§ **What is being asked**
Please state the number of lines in the records below that contain the string "type", and nothing further.

§ **Exercise input**

==> config.mk <==
export PLATFORM = sky130hd
export DESIGN_NAME = fifo_prog
export DESIGN_NICKNAME = d
export VERILOG_FILES = /design/src/rtl/fifo_prog.sv
export SDC_FILE = /design/constraint.sdc
export NUM_CORES = 1
export LEC_CHECK = 0
export BUFFER_PORTS_ARGS = -buffer_cell sky130_fd_sc_hd__buf_2
export CAP_MARGIN = 10
export CORE_UTILIZATION = 30
export CTS_CLUSTER_DIAMETER = 150
export CTS_CLUSTER_SIZE = 12
export DETAILED_ROUTE_END_ITERATION = 8
export PLACE_DENSITY = 0.42
export SLEW_MARGIN = 20
export SYNTH_ARGS = -nofsm -noshare
export SYNTH_HDL_FRONTEND = slang
export SYNTH_SLANG_ARGS = --single-unit
==> constraint.sdc <==
create_clock -name clk -period 6.7 [get_ports clk]
set_clock_uncertainty 0.2 [all_clocks]
set_input_delay 1.34 -clock clk [delete_from_list [all_inputs] [get_ports clk]]
set_output_delay 1.34 -clock clk [all_outputs]
set_load 0.01 [all_outputs]
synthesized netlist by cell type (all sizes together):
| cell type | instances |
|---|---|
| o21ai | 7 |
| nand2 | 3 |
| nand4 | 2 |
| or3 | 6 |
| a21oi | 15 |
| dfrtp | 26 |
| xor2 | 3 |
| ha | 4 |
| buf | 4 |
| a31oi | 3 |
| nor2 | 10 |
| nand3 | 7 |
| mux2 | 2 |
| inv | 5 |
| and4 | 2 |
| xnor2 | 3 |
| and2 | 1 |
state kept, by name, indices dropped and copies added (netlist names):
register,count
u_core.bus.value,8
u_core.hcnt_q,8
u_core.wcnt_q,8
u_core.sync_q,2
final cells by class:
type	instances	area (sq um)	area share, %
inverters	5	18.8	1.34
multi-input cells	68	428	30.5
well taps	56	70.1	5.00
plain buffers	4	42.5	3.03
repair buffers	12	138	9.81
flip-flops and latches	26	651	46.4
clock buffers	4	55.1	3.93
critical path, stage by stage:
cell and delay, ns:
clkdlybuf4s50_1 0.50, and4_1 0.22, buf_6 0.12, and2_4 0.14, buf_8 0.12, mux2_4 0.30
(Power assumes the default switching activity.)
`config.mk`:
```
export PLATFORM = sky130hd
export DESIGN_NAME = cpu_rd_port
export DESIGN_NICKNAME = d
export VERILOG_FILES = /design/src/rtl/cpu_rd_port.sv
export SDC_FILE = /design/constraint.sdc
export NUM_CORES = 1
export LEC_CHECK = 0
export CAP_MARGIN = 15
export CORE_ASPECT_RATIO = 0.75
export CORE_MARGIN = 5
export CORE_UTILIZATION = 43
export CTS_BUF_LIST = sky130_fd_sc_hd__clkbuf_8
export CTS_CLUSTER_SIZE = 40
export DETAILED_ROUTE_END_ITERATION = 8
export PLACE_DENSITY = 0.83
export SLEW_MARGIN = 20
export SYNTH_ARGS = -nofsm -noshare
export SYNTH_HDL_FRONTEND = slang
export SYNTH_SLANG_ARGS = --single-unit
```
`constraint.sdc`:
```
create_clock -name clk -period 1.9 [get_ports clk]
set_input_delay 0.285 -clock clk [delete_from_list [all_inputs] [get_ports clk]]
set_output_delay 0.285 -clock clk [all_outputs]
set_load 0.03 [all_outputs]
```
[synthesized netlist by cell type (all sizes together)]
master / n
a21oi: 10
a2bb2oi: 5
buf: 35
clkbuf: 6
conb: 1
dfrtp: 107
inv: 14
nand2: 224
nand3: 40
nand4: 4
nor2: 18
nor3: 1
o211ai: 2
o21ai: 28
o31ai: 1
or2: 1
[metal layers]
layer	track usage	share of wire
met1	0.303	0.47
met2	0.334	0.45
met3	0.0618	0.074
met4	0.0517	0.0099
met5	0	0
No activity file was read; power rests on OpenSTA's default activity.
## src/rtl/instruction_fetch.sv

```systemverilog
// rtl/instruction_fetch.sv - PC register, ROM addressing and IF/ID register with stall, redirect and fetch counter
module instruction_fetch #(
    parameter logic [9:0] RESET_PC = 10'd0,
    parameter int         CNT_W    = 16
) (
    input  logic             Clock,
    input  logic             Reset,
    input  logic             iStall,
    input  logic             iBranchTaken,
    input  logic [9:0]       iBranchTarget,
    output logic [9:0]       oAddress,
    input  logic [15:0]      iInstruction,
    output logic [15:0]      oInstruction,
    output logic [9:0]       oPC,
    output logic             oValid,
    output logic [CNT_W-1:0] oFetchCount
);

    localparam logic [5:0]       NOP      = 6'b000000;
    localparam logic [15:0]      BUBBLE   = {NOP, 10'd0};
    localparam logic [CNT_W-1:0] CNT_ONE  = {{(CNT_W-1){1'b0}}, 1'b1};

    logic [9:0]       pc;
    logic [15:0]      ifid_instr;
    logic [9:0]       ifid_pc;
    logic             ifid_valid;
    logic [CNT_W-1:0] fetch_cnt;
    logic             cnt_full;

    // The ROM is combinational, so the PC register addresses it directly.
    assign oAddress     = pc;
    assign oInstruction = ifid_instr;
    assign oPC          = ifid_pc;
    assign oValid       = ifid_valid;
    assign oFetchCount  = fetch_cnt;
    assign cnt_full     = &fetch_cnt;

    always_ff @(posedge Clock) begin
        if (Reset) begin
            pc         <= RESET_PC;
            ifid_instr <= BUBBLE;
            ifid_pc    <= 10'd0;
            ifid_valid <= 1'b0;
            fetch_cnt  <= '0;
        end else if (iBranchTaken) begin
            // Redirect wins over stall; the instruction at the old PC is wrong-path.
            pc         <= iBranchTarget;
            ifid_instr <= BUBBLE;
            ifid_pc    <= 10'd0;
            ifid_valid <= 1'b0;
        end else if (!iStall) begin
            pc         <= pc + 10'd1;
            ifid_instr <= iInstruction;
            ifid_pc    <= pc;
            ifid_valid <= 1'b1;
            if (!cnt_full)
                fetch_cnt <= fetch_cnt + CNT_ONE;
        end
    end

endmodule

```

§ **Answer box**
4